Hi @biotama! A couple of things come to mind:

  • You’re using the primers listed in the q2-feature-classifier tutorial to extract reference reads. Are those the appropriate primers for your mock community sequences? The primers used in the tutorial are the 515F/806R primer pair, which covers V4.

  • Are the representative sequences from the mock communities (i.e. rep-seqs.qza) generated from single-end or paired-end data? If they came from single-end data, you’ll want to use --p-trunc-len with qiime feature-classifier extract-reads in order to have the extracted reference sequences match the length of your mock community sequences. If the representative sequences were generated from paired-end data, avoid using --p-trunc-len.

Hi jairideout!
Yes I use these primers for all my 16s amplification samples including the DNA of the mock community, so I use it in qiime2 analysis.
I did the paired end sequencing for all samples (with mock).
I run all the analysis without trimming from the dada 2 to the extract reads in q2-feature-classifier, its seems be better for mock community with silva database, is the probleme in the ten nucleotides truncated in dada2? is dada2 do correction with the paired end reads?
I wondering also if we can use also the RDP database in qiime2 for taxonomy assignment?

Thanks a lot!

Species-level classification is tough with short 16S reads like V4. The classifiers in QIIME2 are tuned to maximize precision (i.e., reduce false-positive errors) at the expense of classification depth where possible. That is, if a reliable classification cannot be achieved at species level, the query sequence will only be classified to genus level. The quality of the reference databases can be a part of this problem if noisy data are present.

There may be options to improve this. If you want to increase classification depth (at the risk of increasing false-positive errors), you can adjust your methods/parameters as described in this preprint. See the parameter settings described for "high-recall" classifiers. Since you have a mock community in your run, you are in a good place to fiddle with your parameters and decide what works best for your data.

This is very common with marker-gene data. Bacteriological detection of listeria (to my knowledge) commonly relies on some form of enrichment, which will increase sensitivity above what 16S profiling (without enrichment) can provide — or are you using a non-enrichment method?

Listeria may also be difficult to distinguish from other Bacillales, and hence you will get a lower classification depth (the mock community contains a feature assigned to Bacillales without further classification). See advice above to improve this depth.

This is most likely a contaminant, particularly if you are detecting it with different reference databases/methods. Mock communities are never perfect, and contaminants and/or PCR/sequencing error can greatly skew the results, so you should never expect mock communities to look perfect. False-positive errors are still a threat simply because classification of short 16S reads against potentially noisy reference data is a tough computational problem.

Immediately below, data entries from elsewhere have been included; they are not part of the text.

===== config.mk =====
export PLATFORM = sky130hd
export DESIGN_NAME = ddeval_top
export DESIGN_NICKNAME = d
export VERILOG_FILES = /design/src/rtl/ddeval_pkg.sv /design/src/rtl/ddeval_top.sv
export SDC_FILE = /design/constraint.sdc
export NUM_CORES = 1
export LEC_CHECK = 0
export BUFFER_PORTS_ARGS = -buffer_cell sky130_fd_sc_hd__buf_2
export CAP_MARGIN = 10
export CORE_MARGIN = 1.5
export CORE_UTILIZATION = 53
export DETAILED_ROUTE_END_ITERATION = 10
export GPL_ROUTABILITY_DRIVEN = 0
export PLACE_DENSITY_LB_ADDON = 0.08
export SYNTH_ARGS = -nofsm -noshare
export SYNTH_HDL_FRONTEND = slang
export SYNTH_SLANG_ARGS = --single-unit

===== constraint.sdc =====
create_clock -name pclk -period 4.3 [get_ports pclk]
set_input_delay 1.29 -clock pclk [delete_from_list [all_inputs] [get_ports pclk]]
set_output_delay 1.29 -clock pclk [all_outputs]
set_load 0.05 [all_outputs]

===== src/rtl/ddeval_pkg.sv =====
// Package: constants, types and state record of the dual-channel discrepancy evaluator
package ddeval_pkg;

    // Register byte offsets
    localparam logic [7:0] DDEVAL_OFS_CTRL     = 8'h00;
    localparam logic [7:0] DDEVAL_OFS_DISC     = 8'h04;
    localparam logic [7:0] DDEVAL_OFS_STATUS   = 8'h08;
    localparam logic [7:0] DDEVAL_OFS_INT_STAT = 8'h0C;
    localparam logic [7:0] DDEVAL_OFS_INT_MASK = 8'h10;

    // Control fields
    localparam int DDEVAL_CTRL_MODE_LSB = 0;
    localparam int DDEVAL_CTRL_RUN_BIT  = 2;
    localparam int DDEVAL_CTRL_TIED_BIT = 3;
    localparam int DDEVAL_CTRL_W        = 4;
    localparam int DDEVAL_DISC_W        = 12;
    localparam int DDEVAL_INT_W         = 3;

    // Interrupt bits
    localparam int DDEVAL_INT_FAULT = 0;
    localparam int DDEVAL_INT_TMO   = 1;
    localparam int DDEVAL_INT_EN    = 2;

    // Reset values
    localparam logic [3:0]  DDEVAL_CTRL_RST = 4'h0;
    localparam logic [11:0] DDEVAL_DISC_RST = 12'h000;
    localparam logic [2:0]  DDEVAL_INT_RST  = 3'h0;

    // Timing: discrepancy time counted in 10 ms steps
    localparam int DDEVAL_CLK_NS       = 100;
    localparam int DDEVAL_MS_NS        = 1000000;
    localparam int DDEVAL_CYC_PER_MS   = DDEVAL_MS_NS / DDEVAL_CLK_NS;
    localparam int DDEVAL_DISC_STEP_MS = 10;
    localparam int DDEVAL_EXEC_MS      = 4;
    localparam logic [15:0] DDEVAL_TIMER_MAX = 16'hFFFF;

    typedef enum logic [1:0] {
        DDEVAL_MODE_SINGLE = 2'h0,
        DDEVAL_MODE_EQUIV  = 2'h1,
        DDEVAL_MODE_COMPL  = 2'h2
    } ddeval_mode_t;

    // Gray along inactive -> discrepant -> active, error beside
    typedef enum logic [1:0] {
        DDEVAL_ST_INACTIVE = 2'b00,
        DDEVAL_ST_DISCREP  = 2'b01,
        DDEVAL_ST_ACTIVE   = 2'b11,
        DDEVAL_ST_ERROR    = 2'b10
    } ddeval_st_t;

    typedef struct packed {
        logic a;
        logic b;
    } ddeval_pair_t;

    typedef struct packed {
        ddeval_st_t             st;
        ddeval_st_t             cls_d;
        logic [15:0]            timer_ms;
        logic                   armed;
        logic                   fault;
        logic                   tmo;
        logic                   enable;
        ddeval_pair_t           s1;
        ddeval_pair_t           s2;
        logic [15:0]            ms_cnt;
        logic [7:0]             exec_cnt;
        logic [DDEVAL_CTRL_W-1:0] ctrl;
        logic [DDEVAL_DISC_W-1:0] disc;
        logic [DDEVAL_INT_W-1:0]  istat;
        logic [DDEVAL_INT_W-1:0]  imask;
        logic [31:0]            prdata;
        logic                   pslverr;
    } ddeval_state_t;

endpackage


===== src/rtl/ddeval_top.sv =====
// Dual-channel discrepancy evaluator with APB registers and interrupt
//
// Register access over APB and the register offsets were decided locally.
`timescale 1ns/100ps
`default_nettype none

// Function
// (RQ1) Single channel: enable follows channel A, fault stays low.
// (RQ2) Illegal input combination or sequence raises the fault flag.
// (RQ3) Equivalent: 00 inactive, unequal discrepant, 11 active; enable only when active.
// (RQ4) Complementary: A0B1 inactive, A1B0 active, equal discrepant; enable only when active.
// (RQ5) Timer at or past limit: error state, enable low, timeout flag set.
// (RQ6) Timeout flag holds in inactive and discrepant, clears in active.
// (RQ7) Timer restarts on first change into discrepant when time is nonzero.
// (RQ8) Discrepancy time zero disables timer; timeout never raised.
// (RQ9) Active only after passing inactive since last active.
// (RQ10) Active entry only while time not expired or timing disabled.
// (RQ11) Latched timeout clears when active is reached and enable rises.
// (RQ12) Configured time must exceed the logic execution cycle.
// (RQ13) Timeout tolerance is 10 ms plus one execution cycle either way.
// (RQ14) Channels tied to one source behave as single channel evaluation.
// (RQ15) Active with enable only after the correct transition sequence.
// (RQ16) Tested sensors: time at least test gap plus off-on delay.
// (RQ17) Time is zero or 10 to 30000 ms in 10 ms steps; the 12-bit register accepts 0 to 4095 steps, up to 40950 ms.
// (RQ18) Sampling, timer and outputs advance once per execution cycle.
module ddeval_top
    import ddeval_pkg::*;
#(
    parameter int CYC_PER_MS = DDEVAL_CYC_PER_MS,
    parameter int EXEC_MS    = DDEVAL_EXEC_MS
) (
    input  wire logic        pclk,
    input  wire logic        presetn,
    input  wire logic        psel,
    input  wire logic        penable,
    input  wire logic        pwrite,
    input  wire logic [7:0]  paddr,
    input  wire logic [31:0] pwdata,
    output logic             pready,
    output logic [31:0]      prdata,
    output logic             pslverr,
    input  wire logic        channel_a_input,
    input  wire logic        channel_b_input,
    output logic             enable_out,
    output logic             fault_present,
    output logic             timeout_error,
    output logic             irq
);

    localparam logic [15:0] MS_LAST   = 16'(CYC_PER_MS - 1);
    localparam logic [7:0]  EXEC_LAST = 8'(EXEC_MS - 1);
    localparam logic [15:0] EXEC_STEP = 16'(EXEC_MS);
    localparam logic [15:0] STEP_MS   = 16'(DDEVAL_DISC_STEP_MS);

    ddeval_state_t r, n;

    logic         ms_tick;
    logic         tick;
    logic         run;
    logic         tied;
    ddeval_mode_t mode;
    logic         dual;
    ddeval_st_t   cls;
    logic [15:0]  limit_ms;
    logic         timing_on;
    logic         expired;
    logic         wr_en;
    logic         setup;
    logic [2:0]   int_set;
    logic [2:0]   int_clr;
    logic [31:0]  rd_mux;
    logic         rd_err;

    always_comb begin
        ms_tick   = (r.ms_cnt == MS_LAST);
        tick      = ms_tick && (r.exec_cnt == EXEC_LAST);
        run       = r.ctrl[DDEVAL_CTRL_RUN_BIT];
        tied      = r.ctrl[DDEVAL_CTRL_TIED_BIT];
        mode      = ddeval_mode_t'(r.ctrl[DDEVAL_CTRL_MODE_LSB +: 2]);
        dual      = !tied && (mode != DDEVAL_MODE_SINGLE); // RQ14
        limit_ms  = {4'h0, r.disc} * STEP_MS;
        timing_on = (r.disc != DDEVAL_DISC_RST); // RQ8
        expired   = timing_on && (r.timer_ms >= limit_ms); // RQ13
        setup     = psel && !penable;
        wr_en     = psel && penable && pwrite;
        // Pair classification from synchronised samples
        if (mode == DDEVAL_MODE_COMPL) begin
            case ({r.s2.a, r.s2.b})
                2'b01:   cls = DDEVAL_ST_INACTIVE; // RQ4
                2'b10:   cls = DDEVAL_ST_ACTIVE; // RQ4
                default: cls = DDEVAL_ST_DISCREP; // RQ4
            endcase
        end else begin
            case ({r.s2.a, r.s2.b})
                2'b00:   cls = DDEVAL_ST_INACTIVE; // RQ3
                2'b11:   cls = DDEVAL_ST_ACTIVE; // RQ3
                default: cls = DDEVAL_ST_DISCREP; // RQ3
            endcase
        end
    end

    // Read mux, latched in the setup phase so read data comes from a flop
    always_comb begin
        rd_mux = 32'h0000_0000;
        rd_err = 1'b0;
        case (paddr)
            DDEVAL_OFS_CTRL:     rd_mux[DDEVAL_CTRL_W-1:0] = r.ctrl;
            DDEVAL_OFS_DISC:     rd_mux[DDEVAL_DISC_W-1:0] = r.disc;
            DDEVAL_OFS_STATUS:   rd_mux[5:0] = {r.s2.a, r.tmo, r.fault, r.enable, r.st};
            DDEVAL_OFS_INT_STAT: rd_mux[DDEVAL_INT_W-1:0] = r.istat;
            DDEVAL_OFS_INT_MASK: rd_mux[DDEVAL_INT_W-1:0] = r.imask;
            default:             rd_err = 1'b1;
        endcase
    end

    always_comb begin
        n = r;
        // Two flops on each pin before any logic looks at it
        n.s1 = '{a: channel_a_input, b: channel_b_input};
        n.s2 = r.s1;
        n.ms_cnt = ms_tick ? 16'h0000 : r.ms_cnt + 16'h0001;
        if (ms_tick) begin
            n.exec_cnt = (r.exec_cnt == EXEC_LAST) ? 8'h00 : r.exec_cnt + 8'h01;
        end

        // Evaluation advances only on the execution tick
        if (!run) begin
            // Stopped: clean start needs inactive before active
            n.st       = DDEVAL_ST_INACTIVE;
            n.cls_d    = DDEVAL_ST_INACTIVE;
            n.timer_ms = 16'h0000;
            n.armed    = 1'b0;
            n.fault    = 1'b0;
            n.tmo      = 1'b0;
            n.enable   = 1'b0;
        end else if (tick) begin // RQ18
            n.cls_d = cls;
            if (!dual) begin
                n.enable   = r.s2.a; // RQ1 RQ14
                n.fault    = 1'b0; // RQ1
                n.tmo      = 1'b0; // RQ14
                n.timer_ms = 16'h0000;
                n.st       = r.s2.a ? DDEVAL_ST_ACTIVE : DDEVAL_ST_INACTIVE;
                n.armed    = !r.s2.a;
            end else begin
                case (cls)
                    DDEVAL_ST_INACTIVE: begin
                        n.st       = DDEVAL_ST_INACTIVE;
                        n.timer_ms = 16'h0000;
                        n.armed    = 1'b1;
                        n.fault    = 1'b0;
                        n.enable   = 1'b0; // RQ6
                    end
                    DDEVAL_ST_ACTIVE: begin
                        n.timer_ms = 16'h0000;
                        if (r.st == DDEVAL_ST_ACTIVE) begin
                            n.enable = 1'b1;
                        end else if (r.armed && !expired && r.st != DDEVAL_ST_ERROR) begin // RQ9 RQ10 RQ15
                            n.st     = DDEVAL_ST_ACTIVE;
                            n.enable = 1'b1;
                            n.tmo    = 1'b0; // RQ6 RQ11
                            n.armed  = 1'b0;
                            n.fault  = 1'b0;
                        end else begin
                            // Wrong order: held off, flagged
                            n.enable = 1'b0;
                            n.fault  = 1'b1; // RQ2
                        end
                    end
                    default: begin
                        n.enable = 1'b0;
                        if (r.st == DDEVAL_ST_ACTIVE) begin
                            n.armed = 1'b0; // RQ9
                        end
                        if (r.st == DDEVAL_ST_ERROR) begin
                            n.st = DDEVAL_ST_ERROR;
                        end else if (r.cls_d != DDEVAL_ST_DISCREP) begin
                            n.st       = DDEVAL_ST_DISCREP;
                            n.timer_ms = 16'h0000; // RQ7
                        end else if (timing_on) begin
                            n.st = DDEVAL_ST_DISCREP;
                            if (r.timer_ms <= DDEVAL_TIMER_MAX - EXEC_STEP) begin
                                n.timer_ms = r.timer_ms + EXEC_STEP; // RQ7
                            end
                        end
                        if (timing_on && r.cls_d == DDEVAL_ST_DISCREP
                                && r.timer_ms + EXEC_STEP >= limit_ms) begin
                            n.st    = DDEVAL_ST_ERROR; // RQ5
                            n.tmo   = 1'b1; // RQ5
                            n.fault = 1'b1; // RQ2
                        end
                    end
                endcase
            end
        end

        // Sticky events; a new event beats a same-cycle clear
        int_set = '0;
        int_set[DDEVAL_INT_FAULT] = n.fault && !r.fault;
        int_set[DDEVAL_INT_TMO]   = n.tmo && !r.tmo;
        int_set[DDEVAL_INT_EN]    = n.enable && !r.enable;
        int_clr = '0;
        if (wr_en && paddr == DDEVAL_OFS_INT_STAT) begin
            int_clr = pwdata[DDEVAL_INT_W-1:0];
        end
        n.istat = (r.istat & ~int_clr) | int_set;

        if (wr_en) begin
            case (paddr)
                DDEVAL_OFS_CTRL:     n.ctrl  = pwdata[DDEVAL_CTRL_W-1:0];
                DDEVAL_OFS_DISC:     n.disc  = pwdata[DDEVAL_DISC_W-1:0];
                DDEVAL_OFS_INT_MASK: n.imask = pwdata[DDEVAL_INT_W-1:0];
                default:             n.imask = r.imask;
            endcase
        end
        if (setup) begin
            n.prdata  = pwrite ? 32'h0000_0000 : rd_mux;
            n.pslverr = rd_err;
        end
    end

    always_ff @(posedge pclk or negedge presetn) begin
        if (!presetn) begin
            r          <= '0;
            r.st       <= DDEVAL_ST_INACTIVE;
            r.cls_d    <= DDEVAL_ST_INACTIVE;
            r.ctrl     <= DDEVAL_CTRL_RST;
            r.disc     <= DDEVAL_DISC_RST;
            r.istat    <= DDEVAL_INT_RST;
            r.imask    <= DDEVAL_INT_RST;
        end else begin
            r <= n;
        end
    end

    // Zero wait states: the setup phase already latched the answer
    assign pready        = 1'b1;
    assign prdata        = r.prdata;
    assign pslverr       = r.pslverr && psel && penable;
    assign enable_out    = r.enable;
    assign fault_present = r.fault;
    assign timeout_error = r.tmo;
    assign irq           = |(r.istat & r.imask);
endmodule // ddeval_top

`default_nettype wire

The 10 nucleotides in the dada2 tutorial is just an example — you do not need to and probably should not use the same settings for your own data. The trim-left parameter is mostly used to remove primers from your sequences — make sure these are removed from your sequences! If your primers are already removed, you probably do not need to trim and this setting is not responsible for the issues that you are seeing.

yes.

You can use any database in the required format — so see how the SILVA and Greengenes databases are formatted and RDP may already be in the required format or you may be able to reformat following these examples. As far as I know, RDP only provides genus-level information (not species), so it will probably not improve your classification depth beyond what you already have.

Good luck!

Hi!
Thanks for these calrifications, i would just bring some prcisions

I didn't use the example but my choice was fixed by the barplot in the feature table of my reads instead.

Yes, thanks for all!

This topic was automatically closed 31 days after the last reply. New replies are no longer allowed.